Write out, from the entries below, exactly the lines that run between the lines holding "other: 2 / 17" and "nor2: 45 / 171.4", inclusive, and stop there.

────────────────

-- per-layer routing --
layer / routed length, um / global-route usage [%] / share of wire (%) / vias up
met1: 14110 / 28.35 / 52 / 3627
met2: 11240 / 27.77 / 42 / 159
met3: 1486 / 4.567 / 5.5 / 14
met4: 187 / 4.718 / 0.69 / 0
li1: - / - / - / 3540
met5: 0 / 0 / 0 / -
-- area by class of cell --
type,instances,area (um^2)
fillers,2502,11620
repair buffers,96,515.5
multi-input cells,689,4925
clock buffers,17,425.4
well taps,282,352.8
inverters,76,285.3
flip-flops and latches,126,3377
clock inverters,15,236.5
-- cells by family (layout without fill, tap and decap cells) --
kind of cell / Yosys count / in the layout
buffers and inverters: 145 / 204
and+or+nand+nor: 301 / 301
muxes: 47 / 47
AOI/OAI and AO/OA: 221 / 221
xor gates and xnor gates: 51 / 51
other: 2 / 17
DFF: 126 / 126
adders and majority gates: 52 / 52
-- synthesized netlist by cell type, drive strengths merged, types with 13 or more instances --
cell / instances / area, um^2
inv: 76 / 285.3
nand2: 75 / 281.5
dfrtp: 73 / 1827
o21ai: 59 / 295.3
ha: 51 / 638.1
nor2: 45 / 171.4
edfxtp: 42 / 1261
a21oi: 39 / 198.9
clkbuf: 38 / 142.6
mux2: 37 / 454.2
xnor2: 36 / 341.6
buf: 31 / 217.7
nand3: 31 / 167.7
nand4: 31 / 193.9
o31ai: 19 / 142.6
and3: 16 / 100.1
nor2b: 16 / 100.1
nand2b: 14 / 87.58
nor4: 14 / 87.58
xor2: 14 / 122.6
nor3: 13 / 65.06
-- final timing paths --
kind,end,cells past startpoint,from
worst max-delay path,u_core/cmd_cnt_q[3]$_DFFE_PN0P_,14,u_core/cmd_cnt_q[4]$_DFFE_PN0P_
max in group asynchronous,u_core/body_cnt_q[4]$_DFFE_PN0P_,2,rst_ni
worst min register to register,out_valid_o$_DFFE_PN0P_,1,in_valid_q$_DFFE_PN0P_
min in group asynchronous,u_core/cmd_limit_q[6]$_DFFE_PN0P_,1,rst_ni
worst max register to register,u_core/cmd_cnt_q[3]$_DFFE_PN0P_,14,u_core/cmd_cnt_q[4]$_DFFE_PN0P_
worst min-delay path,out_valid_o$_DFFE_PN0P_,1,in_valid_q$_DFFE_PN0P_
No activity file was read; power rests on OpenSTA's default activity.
<file path="src/design/kbsq_pkg.sv">
`timescale 1ns / 1ps
`default_nettype none

package kbsq_pkg;

    localparam int FIFO_DEPTH_DEF = 256;
    localparam int KEY_SLOTS      = 128;
    localparam int KEY_W          = 7;
    localparam int SCAN_W         = 8;
    localparam int CNT_OUT_W      = 8;

    localparam logic [KEY_W-1:0] SC_LSHIFT = 7'h2A;
    localparam logic [KEY_W-1:0] SC_RSHIFT = 7'h36;
    localparam logic [KEY_W-1:0] SC_LCTRL  = 7'h1D;
    localparam logic [KEY_W-1:0] SC_KEY_A  = 7'h1E;
    localparam logic [KEY_W-1:0] CTRL_A    = 7'h01;

    localparam logic REQ_SCAN = 1'b0;
    localparam logic REQ_POP  = 1'b1;

    // controller to datapath commands
    typedef struct packed {
        logic exec;    // run the accepted item
        logic finish;  // load result registers
    } t_cmd;

    function automatic logic [KEY_W-1:0] normal_char(input logic [KEY_W-1:0] key);
        logic [KEY_W-1:0] c;
        unique case (key)
            7'h02: c = 7'h31;  7'h03: c = 7'h32;  7'h04: c = 7'h33;  7'h05: c = 7'h34;
            7'h06: c = 7'h35;  7'h07: c = 7'h36;  7'h08: c = 7'h37;  7'h09: c = 7'h38;
            7'h0A: c = 7'h39;  7'h0B: c = 7'h30;  7'h0C: c = 7'h2D;  7'h0D: c = 7'h3D;
            7'h0E: c = 7'h08;
            7'h10: c = 7'h71;  7'h11: c = 7'h77;  7'h12: c = 7'h65;  7'h13: c = 7'h72;
            7'h14: c = 7'h74;  7'h15: c = 7'h79;  7'h16: c = 7'h75;  7'h17: c = 7'h69;
            7'h18: c = 7'h6F;  7'h19: c = 7'h70;  7'h1A: c = 7'h5B;  7'h1B: c = 7'h5D;
            7'h1C: c = 7'h0A;
            7'h1E: c = 7'h61;  7'h1F: c = 7'h73;  7'h20: c = 7'h64;  7'h21: c = 7'h66;
            7'h22: c = 7'h67;  7'h23: c = 7'h68;  7'h24: c = 7'h6A;  7'h25: c = 7'h6B;
            7'h26: c = 7'h6C;  7'h27: c = 7'h3B;  7'h28: c = 7'h27;  7'h2B: c = 7'h5C;
            7'h2C: c = 7'h7A;  7'h2D: c = 7'h78;  7'h2E: c = 7'h63;  7'h2F: c = 7'h76;
            7'h30: c = 7'h62;  7'h31: c = 7'h6E;  7'h32: c = 7'h6D;  7'h33: c = 7'h2C;
            7'h34: c = 7'h2E;  7'h35: c = 7'h2F;
            default: c = '0;
        endcase
        return c;
    endfunction

    function automatic logic [KEY_W-1:0] shift_char(input logic [KEY_W-1:0] key);
        logic [KEY_W-1:0] c;
        unique case (key)
            7'h02: c = 7'h21;  7'h03: c = 7'h40;  7'h04: c = 7'h23;  7'h05: c = 7'h24;
            7'h06: c = 7'h25;  7'h07: c = 7'h5E;  7'h08: c = 7'h26;  7'h09: c = 7'h2A;
            7'h0A: c = 7'h28;  7'h0B: c = 7'h29;  7'h0C: c = 7'h5F;  7'h0D: c = 7'h2B;
            7'h0E: c = 7'h08;
            7'h10: c = 7'h51;  7'h11: c = 7'h57;  7'h12: c = 7'h45;  7'h13: c = 7'h52;
            7'h14: c = 7'h54;  7'h15: c = 7'h59;  7'h16: c = 7'h55;  7'h17: c = 7'h49;
            7'h18: c = 7'h4F;  7'h19: c = 7'h50;  7'h1A: c = 7'h7B;  7'h1B: c = 7'h7D;
            7'h1C: c = 7'h0A;
            7'h1E: c = 7'h41;  7'h1F: c = 7'h53;  7'h20: c = 7'h44;  7'h21: c = 7'h46;
            7'h22: c = 7'h47;  7'h23: c = 7'h48;  7'h24: c = 7'h4A;  7'h25: c = 7'h4B;
            7'h26: c = 7'h4C;  7'h27: c = 7'h3A;  7'h28: c = 7'h22;  7'h2B: c = 7'h7C;
            7'h2C: c = 7'h5A;  7'h2D: c = 7'h58;  7'h2E: c = 7'h43;  7'h2F: c = 7'h56;
            7'h30: c = 7'h42;  7'h31: c = 7'h4E;  7'h32: c = 7'h4D;  7'h33: c = 7'h3C;
            7'h34: c = 7'h3E;  7'h35: c = 7'h3F;
            default: c = '0;
        endcase
        return c;
    endfunction

    // ctrl wins over shift; only 'a' has a ctrl character
    function automatic logic [KEY_W-1:0] key_to_ascii(input logic [KEY_W-1:0] key,
                                                      input logic shift,
                                                      input logic ctrl);
        logic [KEY_W-1:0] c;
        if (ctrl) begin
            c = (key == SC_KEY_A) ? CTRL_A : '0;
        end else if (shift) begin
            c = shift_char(key);
        end else begin
            c = normal_char(key);
        end
        return c;
    endfunction

endpackage

`default_nettype wire

</file>
<file path="src/design/kbsq_ctrl.sv">
`timescale 1ns / 1ps
`default_nettype none

module kbsq_ctrl (
    input  wire logic          i_clk,
    input  wire logic          i_rst_n,
    input  wire logic          start,
    output kbsq_pkg::t_cmd     o_cmd,
    output logic               busy,
    output logic               o_strobe
);
    import kbsq_pkg::*;

    typedef enum logic [2:0] {
        S_IDLE = 3'b001,
        S_LOOK = 3'b010,
        S_SHOW = 3'b100
    } t_state;

    t_state r_state;
    t_state n_state;

    logic w_accept;

    // FIFO read data is registered, so the lookup waits in S_LOOK
    assign busy      = (r_state == S_LOOK);
    assign w_accept  = start && !busy;
    assign o_strobe  = (r_state == S_SHOW);

    assign o_cmd.exec   = w_accept;
    assign o_cmd.finish = (r_state == S_LOOK);

    always_comb begin
        n_state = r_state;
        unique case (r_state)
            S_IDLE:  n_state = w_accept ? S_LOOK : S_IDLE;
            S_LOOK:  n_state = S_SHOW;
            S_SHOW:  n_state = w_accept ? S_LOOK : S_IDLE;
            default: n_state = S_IDLE;
        endcase
    end

    always_ff @(posedge i_clk) begin
        if (!i_rst_n) begin
            r_state <= S_IDLE;
        end else begin
            r_state <= n_state;
        end
    end

    a_show_after_look: assert property (@(posedge i_clk) disable iff (!i_rst_n)
        o_strobe |-> $past(r_state == S_LOOK))
        else $error("result strobe without lookup");

    a_accept_to_look: assert property (@(posedge i_clk) disable iff (!i_rst_n)
        (i_rst_n && w_accept) |=> (r_state == S_LOOK))
        else $error("accepted item did not start lookup");

    a_strobe_single: assert property (@(posedge i_clk) disable iff (!i_rst_n)
        o_strobe |=> !o_strobe)
        else $error("strobe longer than one cycle");

endmodule

`default_nettype wire

</file>
<file path="src/design/kbsq_dpath.sv">
`timescale 1ns / 1ps
`default_nettype none

module kbsq_dpath #(
    parameter int FIFO_DEPTH = kbsq_pkg::FIFO_DEPTH_DEF
) (
    input  wire logic                              i_clk,
    input  wire logic                              i_rst_n,
    input  wire kbsq_pkg::t_cmd                    i_cmd,
    input  wire logic                              i_req_type,
    input  wire logic [kbsq_pkg::SCAN_W-1:0]       i_scan_byte,
    output logic                                   o_pop_valid,
    output logic [kbsq_pkg::KEY_W-1:0]             o_key_code,
    output logic [kbsq_pkg::KEY_W-1:0]             o_char_code,
    output logic                                   o_shift_down,
    output logic                                   o_ctrl_down,
    output logic                                   o_push_dropped,
    output logic [kbsq_pkg::CNT_OUT_W-1:0]         o_queued_count
);
    import kbsq_pkg::*;

    localparam int AW = $clog2(FIFO_DEPTH);
    localparam logic [AW-1:0] LAST_PTR = AW'(FIFO_DEPTH - 1);
    localparam int XW = AW + CNT_OUT_W;

    logic [KEY_W-1:0] r_mem [FIFO_DEPTH];
    logic [KEY_SLOTS-1:0] r_map;
    logic [AW-1:0] r_wptr;
    logic [AW-1:0] r_rptr;
    logic [AW-1:0] r_count;
    logic [KEY_W-1:0] r_rd_data;
    logic r_pop_hit;
    logic r_drop;

    logic [KEY_W-1:0] w_key;
    logic w_full;
    logic w_empty;
    logic w_push_ok;
    logic w_pop_ok;
    logic w_shift;
    logic w_ctrl;
    logic [XW-1:0] w_cnt_ext;

    assign w_key     = i_scan_byte[KEY_W-1:0];
    assign w_full    = (r_count == LAST_PTR);
    assign w_empty   = (r_count == '0);
    assign w_push_ok = i_cmd.exec && (i_req_type == REQ_SCAN) && !w_full;
    assign w_pop_ok  = i_cmd.exec && (i_req_type == REQ_POP) && !w_empty;
    assign w_shift   = r_map[SC_LSHIFT] || r_map[SC_RSHIFT];
    assign w_ctrl    = r_map[SC_LCTRL];
    assign w_cnt_ext = {{CNT_OUT_W{1'b0}}, r_count};

    always_ff @(posedge i_clk) begin
        if (w_push_ok) begin
            r_mem[r_wptr] <= w_key;
        end
        if (w_pop_ok) begin
            r_rd_data <= r_mem[r_rptr];
        end
    end

    always_ff @(posedge i_clk) begin
        if (!i_rst_n) begin
            r_map     <= '0;
            r_wptr    <= '0;
            r_rptr    <= '0;
            r_count   <= '0;
            r_pop_hit <= 1'b0;
            r_drop    <= 1'b0;
        end else if (i_cmd.exec) begin
            r_pop_hit <= w_pop_ok;
            r_drop    <= (i_req_type == REQ_SCAN) && w_full;
            if (i_req_type == REQ_SCAN) begin
                // bitmap tracks the key even when the queue is full
                r_map[w_key] <= ~i_scan_byte[SCAN_W-1];
            end
            if (w_push_ok) begin
                r_wptr  <= (r_wptr == LAST_PTR) ? '0 : r_wptr + 1'b1;
                r_count <= r_count + 1'b1;
            end
            if (w_pop_ok) begin
                r_rptr  <= (r_rptr == LAST_PTR) ? '0 : r_rptr + 1'b1;
                r_count <= r_count - 1'b1;
            end
        end
    end

    always_ff @(posedge i_clk) begin
        if (i_cmd.finish) begin
            o_pop_valid    <= r_pop_hit;
            o_key_code     <= r_pop_hit ? r_rd_data : '0;
            o_char_code    <= r_pop_hit ? key_to_ascii(r_rd_data, w_shift, w_ctrl) : '0;
            o_shift_down   <= w_shift;
            o_ctrl_down    <= w_ctrl;
            o_push_dropped <= r_drop;
            o_queued_count <= (w_cnt_ext > XW'(255)) ? {CNT_OUT_W{1'b1}}
                                                     : w_cnt_ext[CNT_OUT_W-1:0];
        end
    end

    a_count_bound: assert property (@(posedge i_clk) disable iff (!i_rst_n)
        r_count <= LAST_PTR)
        else $error("queue count above capacity");

    a_push_counts: assert property (@(posedge i_clk) disable iff (!i_rst_n)
        (i_rst_n && w_push_ok) |=> (r_count == $past(r_count) + 1'b1))
        else $error("push did not raise count");

    a_drop_only_full: assert property (@(posedge i_clk) disable iff (!i_rst_n)
        (i_rst_n && i_cmd.exec && !w_full) |=> !r_drop)
        else $error("item dropped while queue had room");

endmodule

`default_nettype wire

</file>
<file path="src/design/keyboard_scancode_queue_translator.sv">
// An item accepted at a clock edge passes through the S_LOOK and S_SHOW states; its
// result is on the outputs in S_SHOW, with o_strobe high for one cycle, and cannot
// be stalled. No new item is accepted while busy, which is high while the registered
// queue memory read feeds the ASCII lookup, but one is accepted while a result shows.
// Reset (i_rst_n low at a clock edge) clears the key bitmap, queue pointers and count;
// queue memory contents are not cleared.
`timescale 1ns / 1ps
`default_nettype none

module keyboard_scancode_queue_translator #(
    parameter int FIFO_DEPTH = kbsq_pkg::FIFO_DEPTH_DEF
) (
    input  wire logic                              i_clk,
    input  wire logic                              i_rst_n,
    input  wire logic                              start,
    output logic                                   busy,
    input  wire logic                              i_req_type,
    input  wire logic [kbsq_pkg::SCAN_W-1:0]       i_scan_byte,
    output logic                                   o_strobe,
    output logic                                   o_pop_valid,
    output logic [kbsq_pkg::KEY_W-1:0]             o_key_code,
    output logic [kbsq_pkg::KEY_W-1:0]             o_char_code,
    output logic                                   o_shift_down,
    output logic                                   o_ctrl_down,
    output logic                                   o_push_dropped,
    output logic [kbsq_pkg::CNT_OUT_W-1:0]         o_queued_count
);
    import kbsq_pkg::*;

    t_cmd w_cmd;

    kbsq_ctrl u_ctrl (
        .i_clk    (i_clk),
        .i_rst_n  (i_rst_n),
        .start    (start),
        .o_cmd    (w_cmd),
        .busy     (busy),
        .o_strobe (o_strobe)
    );

    kbsq_dpath #(
        .FIFO_DEPTH (FIFO_DEPTH)
    ) u_dpath (
        .i_clk          (i_clk),
        .i_rst_n        (i_rst_n),
        .i_cmd          (w_cmd),
        .i_req_type     (i_req_type),
        .i_scan_byte    (i_scan_byte),
        .o_pop_valid    (o_pop_valid),
        .o_key_code     (o_key_code),
        .o_char_code    (o_char_code),
        .o_shift_down   (o_shift_down),
        .o_ctrl_down    (o_ctrl_down),
        .o_push_dropped (o_push_dropped),
        .o_queued_count (o_queued_count)
    );

endmodule

`default_nettype wire
</file>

────────────────

### RESPONSE TO THE TASK:
other: 2 / 17
DFF: 126 / 126
adders and majority gates: 52 / 52
-- synthesized netlist by cell type, drive strengths merged, types with 13 or more instances --
cell / instances / area, um^2
inv: 76 / 285.3
nand2: 75 / 281.5
dfrtp: 73 / 1827
o21ai: 59 / 295.3
ha: 51 / 638.1
nor2: 45 / 171.4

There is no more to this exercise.